Network Security Internet Technology Development Database Servers Mobile Phone Android Software Apple Software Computer Software News IT Information

In addition to Weibo, there is also WeChat

Please pay attention

WeChat public account

Shulou

Introduction to the core concepts of flume

2025-02-22 Update From: SLTechnology News&Howtos shulou NAV: SLTechnology News&Howtos > Servers >

Share

Shulou(Shulou.com)06/01 Report--

The main content of this article is "introduction to the core concepts of flume". Interested friends may wish to take a look. The method introduced in this paper is simple, fast and practical. Let's let the editor take you to learn "introduction to the core concepts of flume".

Core concept

Event

Client

Agent

Sources 、 Channels 、 Sinks

Other components: Interceptors, Channel Selectors, Sink Processor

Core concept: Event

Event is the basic unit of Flume data transmission. Flume transmits data from the source to the final destination in the form of events. The Event consists of an optional hearders and a byte array containing data.

The data contained is opaque to flume

Headers is an unordered collection containing pairs of key-value strings, and key is unique within the collection.

Headers can use extensions in context routing

Public interface Event {

Public Map getHeaders ()

Public void setHeaders (Map headers)

Public byte [] getBody ()

Public void setBody (byte [] body)

}

Core concept: Client

Clinet is an entity that wraps the original log into events and sends them to one or more agent.

For example

Flume log4j Appender

You can customize a specific Client using Client SDK (org.apache.flume.api)

The aim is to decouple Flume from the data source system

Is not required in the topology of flume

Core concept: Agent

An Agent contains Sources, Channels, Sinks, and other components that it uses to transfer events from one node to another or the final destination.

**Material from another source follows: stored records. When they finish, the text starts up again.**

### config.mk
export PLATFORM = sky130hd
export DESIGN_NAME = common_prefix_length_compare_top
export DESIGN_NICKNAME = d
export VERILOG_FILES = /design/src/rtl/clpc_pkg.sv /design/src/rtl/clpc_front.sv /design/src/rtl/clpc_queue.sv /design/src/rtl/clpc_back.sv /design/src/rtl/common_prefix_length_compare_top.sv
export SDC_FILE = /design/constraint.sdc
export NUM_CORES = 2
export LEC_CHECK = 0
export ABC_AREA = 1
export BUFFER_PORTS_ARGS = -buffer_cell sky130_fd_sc_hd__buf_2
export CORE_UTILIZATION = 25
export DETAILED_ROUTE_END_ITERATION = 12
export HOLD_SLACK_MARGIN = 0.15
export SLEW_MARGIN = 20
export SYNTH_ARGS = -nofsm -noshare
export SYNTH_HDL_FRONTEND = slang
export SYNTH_HIERARCHICAL = 1
export SYNTH_SLANG_ARGS = --single-unit
### constraint.sdc
create_clock -name clk -period 12.8 [get_ports clk]
set_clock_uncertainty 0.15 [all_clocks]
set_input_delay 0.64 -clock clk [delete_from_list [all_inputs] [get_ports clk]]
set_output_delay 0.64 -clock clk [all_outputs]
set_load 0.05 [all_outputs]
### src/rtl/clpc_pkg.sv
// Shared constants and types for the common prefix length compare block.
// Depends on nothing; every other file of the block uses it by scoped names.
`default_nettype none

package clpc_pkg;

	// Bytes per memory word and width of the length counters.
	localparam int WORD_BYTES = 8;
	localparam int LEN_BITS   = 32;

	localparam int WBITS = 8 * WORD_BYTES;
	// Byte lane index inside one word, also used for shift amounts and head.
	localparam int LAG_W = $clog2(WORD_BYTES);
	// Wide enough to hold a byte count from 0 to WORD_BYTES.
	localparam int CNT_W = $clog2(WORD_BYTES + 1);

	// Width of the port fields.
	localparam int OFF_W      = 3;
	localparam int PORT_LEN_W = 32;
	localparam int PORT_WORD_W = 64;

	// Depth of the queue between front and back.
	localparam int Q_DEPTH = 2;
	localparam int Q_PTR_W = (Q_DEPTH > 1) ? $clog2(Q_DEPTH) : 1;
	localparam int Q_CNT_W = $clog2(Q_DEPTH + 1);

	typedef logic [WBITS-1:0]    word_t;
	typedef logic [LEN_BITS-1:0] len_t;
	typedef logic [LAG_W-1:0]    lane_t;
	typedef logic [CNT_W-1:0]    cnt_t;

	// One classified item as it travels from front to back.
	typedef struct packed {
		logic  start;     // first item of a comparison
		logic  zero_len;  // compare length zero, used only on a start item
		logic  a_lag;     // stream A is the lagging stream and gets realigned
		lane_t shift;     // realignment distance in bytes
		lane_t head;      // first byte lane that belongs to both strings
		len_t  clen;      // compare length, the smaller of the two lengths
		word_t word_a;
		word_t word_b;
	} item_t;

endpackage

`default_nettype wire

### src/rtl/clpc_front.sv
// Front stage: accepts items, reduces offsets, and on a start item works out
// the compare length, the lagging stream, the shift and the head lane.
// Depends on clpc_pkg.
`default_nettype none

module clpc_front (
	input  wire logic                              clk,
	input  wire logic                              arst_n,
	input  wire logic                              in_valid,
	output logic                                   in_ready,
	input  wire logic                              start_req,
	input  wire logic [clpc_pkg::OFF_W-1:0]        offset_a,
	input  wire logic [clpc_pkg::OFF_W-1:0]        offset_b,
	input  wire logic [clpc_pkg::PORT_LEN_W-1:0]   len_a,
	input  wire logic [clpc_pkg::PORT_LEN_W-1:0]   len_b,
	input  wire logic [clpc_pkg::PORT_WORD_W-1:0]  word_a,
	input  wire logic [clpc_pkg::PORT_WORD_W-1:0]  word_b,
	output logic                                   out_valid,
	input  wire logic                              out_ready,
	output clpc_pkg::item_t                        out_item
);

	logic            valid_s1;
	clpc_pkg::item_t item_s1;
	clpc_pkg::item_t item_d;
	clpc_pkg::lane_t oa;
	clpc_pkg::lane_t ob;
	clpc_pkg::len_t  la;
	clpc_pkg::len_t  lb;
	clpc_pkg::len_t  clen;

	// Offsets at or beyond the word size wrap around into the word.
	always_comb begin
		if (int'(offset_a) >= clpc_pkg::WORD_BYTES) begin
			oa = clpc_pkg::LAG_W'(int'(offset_a) - clpc_pkg::WORD_BYTES);
		end else begin
			oa = clpc_pkg::LAG_W'(offset_a);
		end
		if (int'(offset_b) >= clpc_pkg::WORD_BYTES) begin
			ob = clpc_pkg::LAG_W'(int'(offset_b) - clpc_pkg::WORD_BYTES);
		end else begin
			ob = clpc_pkg::LAG_W'(offset_b);
		end
	end

	assign la   = clpc_pkg::LEN_BITS'(len_a);
	assign lb   = clpc_pkg::LEN_BITS'(len_b);
	assign clen = (la < lb) ? la : lb;

	always_comb begin
		item_d.start    = start_req;
		item_d.zero_len = (clen == '0);
		item_d.a_lag    = (ob > oa);
		item_d.shift    = (ob > oa) ? (ob - oa) : (oa - ob);
		item_d.head     = (oa > ob) ? oa : ob;
		item_d.clen     = clen;
		item_d.word_a   = word_a[clpc_pkg::WBITS-1:0];
		item_d.word_b   = word_b[clpc_pkg::WBITS-1:0];
	end

	assign in_ready = !valid_s1 || out_ready;

	always_ff @(posedge clk or negedge arst_n) begin
		if (!arst_n) begin
			valid_s1 <= 1'b0;
		end else if (in_ready) begin
			valid_s1 <= in_valid;
		end
	end

	always_ff @(posedge clk) begin
		if (in_valid && in_ready) begin
			item_s1 <= item_d;
		end
	end

	assign out_valid = valid_s1;
	assign out_item  = item_s1;

endmodule

`default_nettype wire

### src/rtl/clpc_queue.sv
// Short queue of classified items between the front and the back stage.
// Depends on clpc_pkg.
`default_nettype none

module clpc_queue (
	input  wire logic            clk,
	input  wire logic            arst_n,
	input  wire logic            push_valid,
	output logic                 push_ready,
	input  wire clpc_pkg::item_t push_item,
	output logic                 pop_valid,
	input  wire logic            pop_ready,
	output clpc_pkg::item_t      pop_item
);

	clpc_pkg::item_t                 ent_q [clpc_pkg::Q_DEPTH];
	logic [clpc_pkg::Q_PTR_W-1:0]    wr_ptr_q;
	logic [clpc_pkg::Q_PTR_W-1:0]    rd_ptr_q;
	logic [clpc_pkg::Q_CNT_W-1:0]    fill_q;
	logic                            push;
	logic                            pop;

	assign push_ready = (fill_q != clpc_pkg::Q_CNT_W'(clpc_pkg::Q_DEPTH));
	assign pop_valid  = (fill_q != '0);
	assign push       = push_valid && push_ready;
	assign pop        = pop_valid && pop_ready;
	assign pop_item   = ent_q[rd_ptr_q];

	always_ff @(posedge clk or negedge arst_n) begin
		if (!arst_n) begin
			wr_ptr_q <= '0;
			rd_ptr_q <= '0;
			fill_q   <= '0;
		end else begin
			if (push) begin
				wr_ptr_q <= (wr_ptr_q == clpc_pkg::Q_PTR_W'(clpc_pkg::Q_DEPTH - 1)) ?
					'0 : wr_ptr_q + 1'b1;
			end
			if (pop) begin
				rd_ptr_q <= (rd_ptr_q == clpc_pkg::Q_PTR_W'(clpc_pkg::Q_DEPTH - 1)) ?
					'0 : rd_ptr_q + 1'b1;
			end
			if (push && !pop) begin
				fill_q <= fill_q + 1'b1;
			end else if (pop && !push) begin
				fill_q <= fill_q - 1'b1;
			end
		end
	end

	always_ff @(posedge clk) begin
		if (push) begin
			ent_q[wr_ptr_q] <= push_item;
		end
	end

endmodule

`default_nettype wire

### src/rtl/clpc_back.sv
// Back stage: realigns the lagging stream, masks and compares one word pair,
// keeps the running count and holds the result in an output register.
// Depends on clpc_pkg.
`default_nettype none

module clpc_back (
	input  wire logic                             clk,
	input  wire logic                             arst_n,
	input  wire logic                             in_valid,
	output logic                                  in_ready,
	input  wire clpc_pkg::item_t                  in_item,
	output logic                                  out_valid,
	input  wire logic                             out_ready,
	output logic [clpc_pkg::PORT_LEN_W-1:0]       prefix_len,
	output logic                                  mismatch
);

	// Byte j of the result is byte j-lag of cur, or of prev one word back.
	function automatic clpc_pkg::word_t funnel(clpc_pkg::word_t cur,
			clpc_pkg::word_t prev, clpc_pkg::lane_t lag);
		logic [2*clpc_pkg::WBITS-1:0] cat;
		clpc_pkg::word_t              res;
		int                           k;
		cat = {cur, prev};
		res = '0;
		for (int j = 0; j < clpc_pkg::WORD_BYTES; j++) begin
			k = clpc_pkg::WORD_BYTES + j - int'(lag);
			res[8*j +: 8] = cat[8*k +: 8];
		end
		return res;
	endfunction

	logic            busy_q;
	logic            a_lag_q;
	clpc_pkg::lane_t shift_q;
	clpc_pkg::len_t  clen_q;
	clpc_pkg::len_t  count_q;
	clpc_pkg::len_t  rem_q;
	clpc_pkg::word_t held_a_q;
	clpc_pkg::word_t held_b_q;
	logic            out_valid_q;
	clpc_pkg::len_t  prefix_q;
	logic            mismatch_q;

	logic            take;
	logic            start;
	logic            active;
	logic            eff_a_lag;
	clpc_pkg::lane_t eff_shift;
	clpc_pkg::lane_t eff_head;
	clpc_pkg::len_t  eff_clen;
	clpc_pkg::len_t  eff_count;
	clpc_pkg::len_t  eff_rem;
	clpc_pkg::word_t prev_a;
	clpc_pkg::word_t prev_b;
	clpc_pkg::word_t a_al;
	clpc_pkg::word_t b_al;
	clpc_pkg::word_t diff;
	clpc_pkg::cnt_t  avail;
	clpc_pkg::cnt_t  n;
	logic            last;
	logic            found;
	clpc_pkg::lane_t p;
	clpc_pkg::len_t  hit_len;
	logic            emit;

	assign in_ready = !out_valid_q || out_ready;
	assign take     = in_valid && in_ready;
	assign start    = in_item.start;
	assign active   = start || busy_q;

	// A start item uses its own setup; held words count as zero before it.
	always_comb begin
		eff_a_lag = start ? in_item.a_lag : a_lag_q;
		eff_shift = start ? in_item.shift : shift_q;
		eff_head  = start ? in_item.head : '0;
		eff_clen  = start ? in_item.clen : clen_q;
		eff_count = start ? '0 : count_q;
		eff_rem   = start ? in_item.clen : rem_q;
		prev_a    = start ? '0 : held_a_q;
		prev_b    = start ? '0 : held_b_q;
	end

	always_comb begin
		if (eff_a_lag) begin
			a_al = funnel(in_item.word_a, prev_a, eff_shift);
			b_al = in_item.word_b;
		end else begin
			a_al = in_item.word_a;
			b_al = funnel(in_item.word_b, prev_b, eff_shift);
		end
	end

	// Bytes compared on this item: from the head lane, up to the word end
	// or the remaining length, whichever comes first.
	always_comb begin
		avail = clpc_pkg::CNT_W'(clpc_pkg::WORD_BYTES) - clpc_pkg::CNT_W'(eff_head);
		last  = (eff_rem <= clpc_pkg::LEN_BITS'(avail));
		n     = (eff_rem < clpc_pkg::LEN_BITS'(avail)) ? clpc_pkg::CNT_W'(eff_rem) : avail;
	end

	always_comb begin
		for (int j = 0; j < clpc_pkg::WORD_BYTES; j++) begin
			if ((j >= int'(eff_head)) && (j < int'(eff_head) + int'(n))) begin
				diff[8*j +: 8] = a_al[8*j +: 8] ^ b_al[8*j +: 8];
			end else begin
				diff[8*j +: 8] = 8'h00;
			end
		end
	end

	// Lowest differing byte lane.
	always_comb begin
		found = 1'b0;
		p     = '0;
		for (int j = clpc_pkg::WORD_BYTES - 1; j >= 0; j--) begin
			if (diff[8*j +: 8] != 8'h00) begin
				found = 1'b1;
				p     = clpc_pkg::LAG_W'(j);
			end
		end
	end

	assign hit_len = eff_count + (clpc_pkg::LEN_BITS'(p) - clpc_pkg::LEN_BITS'(eff_head));
	assign emit    = (start && in_item.zero_len) || (active && (found || last));

	always_ff @(posedge clk or negedge arst_n) begin
		if (!arst_n) begin
			busy_q      <= 1'b0;
			out_valid_q <= 1'b0;
		end else begin
			if (take && emit) begin
				out_valid_q <= 1'b1;
			end else if (out_ready) begin
				out_valid_q <= 1'b0;
			end
			if (take) begin
				if (start && in_item.zero_len) begin
					busy_q <= 1'b0;
				end else if (active) begin
					busy_q <= !(found || last);
				end
			end
		end
	end

	always_ff @(posedge clk) begin
		if (take) begin
			if (start && in_item.zero_len) begin
				held_a_q   <= in_item.word_a;
				held_b_q   <= in_item.word_b;
				prefix_q   <= '0;
				mismatch_q <= 1'b0;
			end else if (active) begin
				held_a_q <= in_item.word_a;
				held_b_q <= in_item.word_b;
				a_lag_q  <= eff_a_lag;
				shift_q  <= eff_shift;
				clen_q   <= eff_clen;
				count_q  <= eff_count + clpc_pkg::LEN_BITS'(n);
				rem_q    <= eff_rem - clpc_pkg::LEN_BITS'(n);
				if (found) begin
					prefix_q   <= hit_len;
					mismatch_q <= 1'b1;
				end else begin
					prefix_q   <= eff_clen;
					mismatch_q <= 1'b0;
				end
			end
		end
	end

	assign out_valid  = out_valid_q;
	assign prefix_len = clpc_pkg::PORT_LEN_W'(prefix_q);
	assign mismatch   = mismatch_q;

endmodule

`default_nettype wire

### src/rtl/common_prefix_length_compare_top.sv
// Common prefix length compare, top level: front stage, queue and back stage.
// Path: the item that decides a result passes the front register, a queue entry and the output register.
// Throughput: one item per cycle while the output is not held off; the back stage compares one word pair
// per cycle and the output register frees itself in the cycle it is taken.
// Reset: arst_n clears the handshake state and the busy flag; the block is idle.
// Depends on clpc_pkg, clpc_front, clpc_queue and clpc_back.
`default_nettype none

module common_prefix_length_compare_top (
	input  wire logic                              clk,
	input  wire logic                              arst_n,
	input  wire logic                              in_valid,
	output logic                                   in_ready,
	input  wire logic                              start_req,
	input  wire logic [clpc_pkg::OFF_W-1:0]        offset_a,
	input  wire logic [clpc_pkg::OFF_W-1:0]        offset_b,
	input  wire logic [clpc_pkg::PORT_LEN_W-1:0]   len_a,
	input  wire logic [clpc_pkg::PORT_LEN_W-1:0]   len_b,
	input  wire logic [clpc_pkg::PORT_WORD_W-1:0]  word_a,
	input  wire logic [clpc_pkg::PORT_WORD_W-1:0]  word_b,
	output logic                                   out_valid,
	input  wire logic                              out_ready,
	output logic [clpc_pkg::PORT_LEN_W-1:0]        prefix_len,
	output logic                                   mismatch
);

	// The front stage registers every item and, for a start item, works out
	// the compare length, which stream lags and by how many bytes, and the
	// first byte lane that holds string bytes of both streams. Items that
	// arrive while no comparison runs still pass through; the back stage
	// owns the busy state and drops them there.
	logic            fr_valid;
	logic            fr_ready;
	clpc_pkg::item_t fr_item;

	// The queue lets the front keep accepting while the back stage waits on
	// a full output register, and the reverse.
	logic            q_valid;
	logic            q_ready;
	clpc_pkg::item_t q_item;

	clpc_front u_front (
		.clk       (clk),
		.arst_n    (arst_n),
		.in_valid  (in_valid),
		.in_ready  (in_ready),
		.start_req (start_req),
		.offset_a  (offset_a),
		.offset_b  (offset_b),
		.len_a     (len_a),
		.len_b     (len_b),
		.word_a    (word_a),
		.word_b    (word_b),
		.out_valid (fr_valid),
		.out_ready (fr_ready),
		.out_item  (fr_item)
	);

	clpc_queue u_queue (
		.clk        (clk),
		.arst_n     (arst_n),
		.push_valid (fr_valid),
		.push_ready (fr_ready),
		.push_item  (fr_item),
		.pop_valid  (q_valid),
		.pop_ready  (q_ready),
		.pop_item   (q_item)
	);

	// The back stage realigns the lagging stream with a funnel shift of its
	// held and current words, masks head and tail bytes, finds the first
	// differing byte and keeps the running count. It emits at most one item
	// per comparison, then ignores items until the next start.
	clpc_back u_back (
		.clk        (clk),
		.arst_n     (arst_n),
		.in_valid   (q_valid),
		.in_ready   (q_ready),
		.in_item    (q_item),
		.out_valid  (out_valid),
		.out_ready  (out_ready),
		.prefix_len (prefix_len),
		.mismatch   (mismatch)
	);

endmodule

`default_nettype wire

Agent is the basic part of the flume stream.

Flume provides configuration, life cycle management, and monitoring support for these components.

Core concept: Source

Source is responsible for receiving events or generating events through a special mechanism, and placing events in batches on one or more Channels. There are two types of Source: event driver and polling.

Different types of Source:

And the well-known system integration Sources: Syslog, Netcat

Sources: Exec, SEQ for automatically generated events

IPC Sources: Avro for communication between Agent and Agent

Source must be associated with at least one channel

Core concept: Channel

Channel is located between Source and Sink and is used for cached events. When Sink successfully sends events to the next hop's channel or final destination, events is removed from Channel.

Different Channels provides different levels of persistence:

Memory Channel: volatile

File Channel: based on WAL (pre-written log Write-Ahead Logging) implementation

JDBC Channel: implementation based on embedded Database

Channels supports transactions

Provide a weaker sequence guarantee

Can work with any number of Source and Sink

Core concept: Sink

Sink is responsible for transferring the events to the next hop or final destination, and removes the events from the channel upon successful completion.

Different types of Sinks:

Store events to the terminal Sink of the final destination. For example: HDFS, HBase

Automatic consumption of Sinks. For example: Null Sink

IPC sink: Avro for inter-Agent communication

Must work with an exact channel

Core concept: Interceptor

A set of Interceptor for Source that decorates and filters the events where necessary in a preset order.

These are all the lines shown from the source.